Neonatal intake of Omega-3 fatty acids enhances lipid oxidation in adipocyte precursors
Rohan Varshney,
Snehasis Das,
G. Devon Trahan,
Jacob W. Farriester,
Gregory P. Mullen,
Gertrude Kyere-Davies,
David M. Presby,
Julie A. Houck,
Patricia G. Webb,
Monika Dzieciatkowska,
Kenneth L. Jones,
Matthew S. Rodeheffer,
Jacob E. Friedman,
Paul S. MacLean,
Michael C. Rudolph
Affiliations
Rohan Varshney
Harold Hamm Diabetes Center and Department of Physiology, The University of Oklahoma Health Sciences Center, Oklahoma City, OK, USA
Snehasis Das
Harold Hamm Diabetes Center and Department of Physiology, The University of Oklahoma Health Sciences Center, Oklahoma City, OK, USA
G. Devon Trahan
Department of Pediatrics, University of Colorado Denver Anschutz Medical Campus, Aurora, CO, USA
Jacob W. Farriester
Harold Hamm Diabetes Center and Department of Physiology, The University of Oklahoma Health Sciences Center, Oklahoma City, OK, USA
Gregory P. Mullen
Harold Hamm Diabetes Center and Department of Physiology, The University of Oklahoma Health Sciences Center, Oklahoma City, OK, USA
Gertrude Kyere-Davies
Harold Hamm Diabetes Center and Department of Physiology, The University of Oklahoma Health Sciences Center, Oklahoma City, OK, USA
David M. Presby
Division of Endocrinology, Metabolism and Diabetes, University of Colorado Anschutz Medical Campus School of Medicine, Aurora, CO, USA
Julie A. Houck
Division of Endocrinology, Metabolism and Diabetes, University of Colorado Anschutz Medical Campus School of Medicine, Aurora, CO, USA
Patricia G. Webb
Department of Reproductive Science, University of Colorado Anschutz Medical Campus School of Medicine, Aurora, CO, USA
Monika Dzieciatkowska
Department of Biochemistry & Molecular Genetics, University of Colorado Anschutz Medical Campus School of Medicine, Aurora, CO, USA
Kenneth L. Jones
Department of Cell Biology and Harold Hamm Diabetes Center, The University of Oklahoma Health Sciences Center, Oklahoma City, OK, USA
Matthew S. Rodeheffer
Department of Molecular, Cellular and Developmental Biology, Department of Comparative Medicine, Yale University, New Haven, CT, USA
Jacob E. Friedman
Harold Hamm Diabetes Center and Department of Physiology, The University of Oklahoma Health Sciences Center, Oklahoma City, OK, USA
Paul S. MacLean
Division of Endocrinology, Metabolism and Diabetes, University of Colorado Anschutz Medical Campus School of Medicine, Aurora, CO, USA
Michael C. Rudolph
Harold Hamm Diabetes Center and Department of Physiology, The University of Oklahoma Health Sciences Center, Oklahoma City, OK, USA; Corresponding author
Summary: Establishing metabolic programming begins during fetal and postnatal development, and early-life lipid exposures play a critical role during neonatal adipogenesis.
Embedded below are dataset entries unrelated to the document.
This is an optimization exercise on Yosys and OpenROAD, whose aim is small area and a short achievable clock period, not a production implementation. No functional check of the RTL was part of any run shown here.

==> flow/design.v (outline; a module is shown in full before it is edited, if it fits) <==
// module lane_fma: 2408 lines
module lane_fma (
    input  wire        clk,
    input  wire        rst,
    input  wire        in_valid,
    input  wire [2:0]  in_op,
    input  wire [1:0]  in_mod,
    input  wire [31:0] in_a,
    input  wire [31:0] in_b,
    input  wire [31:0] in_c,
    output reg         out_valid,
    output reg  [31:0] out_res,
    output reg         out_clamp,
    output reg         out_bad
);
  // ...
==> flow/flow/run.sh <==
#!/bin/bash
# The standard layout (standard.sh, unchanged synthesis), with two
# settings outside config.mk's list: timing repair aims for 6.5 ns of setup
# slack, and the port buffers are buf_1 cells. make's full output goes to
# standard.log; each ORFS step logs under orfs/logs/.
export SETUP_SLACK_MARGIN=6.5
export BUFFER_PORTS_ARGS="-buffer_cell sky130_fd_sc_hd__buf_1"
bash standard.sh > standard.log 2>&1
==> flow/standard.sh <==
#!/bin/bash
# synth_recipe.tcl (not shown) runs the flow's synth.tcl, then flattens the netlist and writes it again
# the make line also repeats each setting of config.mk as NAME=value (left out here)
make -C /OpenROAD-flow-scripts/flow DESIGN_CONFIG=/design/flow/config.mk WORK_HOME=/design/flow/orfs CLKGATE_MAP_FILE= SYNTH_SCRIPT=/design/flow/synth_recipe.tcl "${@:-finish}"
==> flow/config.mk <==
export PLATFORM = sky130hd
export DESIGN_NAME = lane_fma
export DESIGN_NICKNAME = lane_fma
export VERILOG_FILES = /design/flow/design.v
export SDC_FILE = /design/flow/constraint.sdc
export NUM_CORES = 4
export LEC_CHECK = 0
export CAP_MARGIN = 20
export CORE_MARGIN = 2
export CORE_UTILIZATION = 60
export SLEW_MARGIN = 20
==> flow/constraint.sdc <==
create_clock -name core_clock -period 11.0 [get_ports {clk}]
set_input_delay 2.2000 -clock core_clock [delete_from_list [all_inputs] [get_ports {clk}]]
set_output_delay 2.2000 -clock core_clock [all_outputs]
set_load 0.01 [all_outputs]
Source: an optimization exercise on an open RTL-to-GDS flow (aim: small area, a short achievable clock period and few clock cycles per item). Production flows keep margins and buffers that such runs may drop. Only simulation tests tie the RTL to the original design; equivalence was not proved.

// sha256_lane
module sha256_lane (
    input  wire         clk,
    input  wire         rst_n,    
    input  wire         start,    
    input  wire         first,    
    input  wire [511:0] block,    
    output wire         ready,
    output reg          done,
    output wire [255:0] digest    
);
    localparam [31:0] IV0 = 32'h6a09e667, IV1 = 32'hbb67ae85,
                      IV2 = 32'h3c6ef372, IV3 = 32'ha54ff53a,
                      IV4 = 32'h510e527f, IV5 = 32'h9b05688c,
                      IV6 = 32'h1f83d9ab, IV7 = 32'h5be0cd19;
    function [31:0] knext;
        input [5:0] i;
        begin
            case (i)
                6'd0:  knext = 32'h71374491; 6'd1:  knext = 32'hb5c0fbcf;
                6'd2:  knext = 32'he9b5dba5; 6'd3:  knext = 32'h3956c25b;
                6'd4:  knext = 32'h59f111f1; 6'd5:  knext = 32'h923f82a4;
                6'd6:  knext = 32'hab1c5ed5; 6'd7:  knext = 32'hd807aa98;
                6'd8:  knext = 32'h12835b01; 6'd9:  knext = 32'h243185be;
                6'd10: knext = 32'h550c7dc3; 6'd11: knext = 32'h72be5d74;
                6'd12: knext = 32'h80deb1fe; 6'd13: knext = 32'h9bdc06a7;
                6'd14: knext = 32'hc19bf174; 6'd15: knext = 32'he49b69c1;
                6'd16: knext = 32'hefbe4786; 6'd17: knext = 32'h0fc19dc6;
                6'd18: knext = 32'h240ca1cc; 6'd19: knext = 32'h2de92c6f;
                6'd20: knext = 32'h4a7484aa; 6'd21: knext = 32'h5cb0a9dc;
                6'd22: knext = 32'h76f988da; 6'd23: knext = 32'h983e5152;
                6'd24: knext = 32'ha831c66d; 6'd25: knext = 32'hb00327c8;
                6'd26: knext = 32'hbf597fc7; 6'd27: knext = 32'hc6e00bf3;
                6'd28: knext = 32'hd5a79147; 6'd29: knext = 32'h06ca6351;
                6'd30: knext = 32'h14292967; 6'd31: knext = 32'h27b70a85;
                6'd32: knext = 32'h2e1b2138; 6'd33: knext = 32'h4d2c6dfc;
                6'd34: knext = 32'h53380d13; 6'd35: knext = 32'h650a7354;
                6'd36: knext = 32'h766a0abb; 6'd37: knext = 32'h81c2c92e;
                6'd38: knext = 32'h92722c85; 6'd39: knext = 32'ha2bfe8a1;
                6'd40: knext = 32'ha81a664b; 6'd41: knext = 32'hc24b8b70;
                6'd42: knext = 32'hc76c51a3; 6'd43: knext = 32'hd192e819;
                6'd44: knext = 32'hd6990624; 6'd45: knext = 32'hf40e3585;
  ...
Size in the first run: about 5,400 cells after synthesis, ~1,100 flip-flops.
export LEC_CHECK = 0
export CAP_MARGIN = 20
export CORE_MARGIN = 2
export CORE_UTILIZATION = 40
export SETUP_SLACK_MARGIN = 5
export SLEW_MARGIN = 20
create_clock -name core_clock -period 9.5 [get_ports {clk}]
standard.sh (not shown) runs the stock make flow with config.mk's settings and CLKGATE_MAP_FILE= SYNTH_SCRIPT=/design/flow/synth_recipe.tcl, a recipe that flattens the netlist after the stock synthesis.
==> flow/flow/run.sh <==
#!/bin/bash
# Standard layout, but with the smallest buffer on the ports (every port
# still gets its own buffer); each tool's output stays in orfs/logs.
set -euo pipefail
bash standard.sh BUFFER_PORTS_ARGS="-buffer_cell sky130_fd_sc_hd__buf_1" finish > standard_make.log 2>&1
Testbench counts at the start, summed over its fixed seeds: cycles 50,136, blocks 783.
This design comes from an exercise in tuning for small area, a short achievable clock period and few clock cycles on the open sky130 flow, not from production work. Function was checked by simulation only, so behaviour that the tests miss may differ from the original. Power and IR drop assume default switching activity.

## flow/config.mk

```make
export PLATFORM = sky130hd
export DESIGN_NAME = ang_track
export DESIGN_NICKNAME = ang_track
export VERILOG_FILES = /design/flow/design.v
export SDC_FILE = /design/flow/constraint.sdc
export NUM_CORES = 4
export LEC_CHECK = 0
export CAP_MARGIN = 20
export CORE_MARGIN = 2
export CORE_UTILIZATION = 40
export SLEW_MARGIN = 20
```

## flow/run.sh

```bash
#!/bin/bash
# synth_recipe.tcl (not shown) runs the flow's synth.tcl, then flattens the netlist and writes it again
# the make line also repeats each setting of config.mk as NAME=value (left out here)
make -C /OpenROAD-flow-scripts/flow DESIGN_CONFIG=/design/flow/config.mk WORK_HOME=/design/flow/orfs CLKGATE_MAP_FILE= SYNTH_SCRIPT=/design/flow/synth_recipe.tcl finish
```

## flow/constraint.sdc

```tcl
create_clock -name core_clock -period 10.0 [get_ports {clk}]
set_input_delay 2.0000 -clock core_clock [delete_from_list [all_inputs] [get_ports {clk}]]
set_output_delay 2.0000 -clock core_clock [all_outputs]
set_load 0.01 [all_outputs]
```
We define how neonatal consumption of a low omega-6 to −3 fatty acid ratio (n6/n3 FA ratio) establishes FA oxidation in adipocyte precursor cells (APCs) before they become adipocytes. In vivo, APCs isolated from mouse pups exposed to the low n6/n3 FA ratio had superior FA oxidation capacity, elevated beige adipocyte mRNAs Ppargc1α, Ucp2, and Runx1, and increased nuclear receptor NR2F2 protein. In vitro, APC treatment with NR2F2 ligand-induced beige adipocyte mRNAs and increased mitochondrial potential but not mass. Single-cell RNA-sequencing analysis revealed low n6/n3 FA ratio yielded more mitochondrial-high APCs and linked APC NR2F2 levels with beige adipocyte signatures and FA oxidation. Establishing beige adipogenesis is of clinical relevance, because fat depots with energetically active, smaller, and more numerous adipocytes improve metabolism and delay metabolic dysfunction.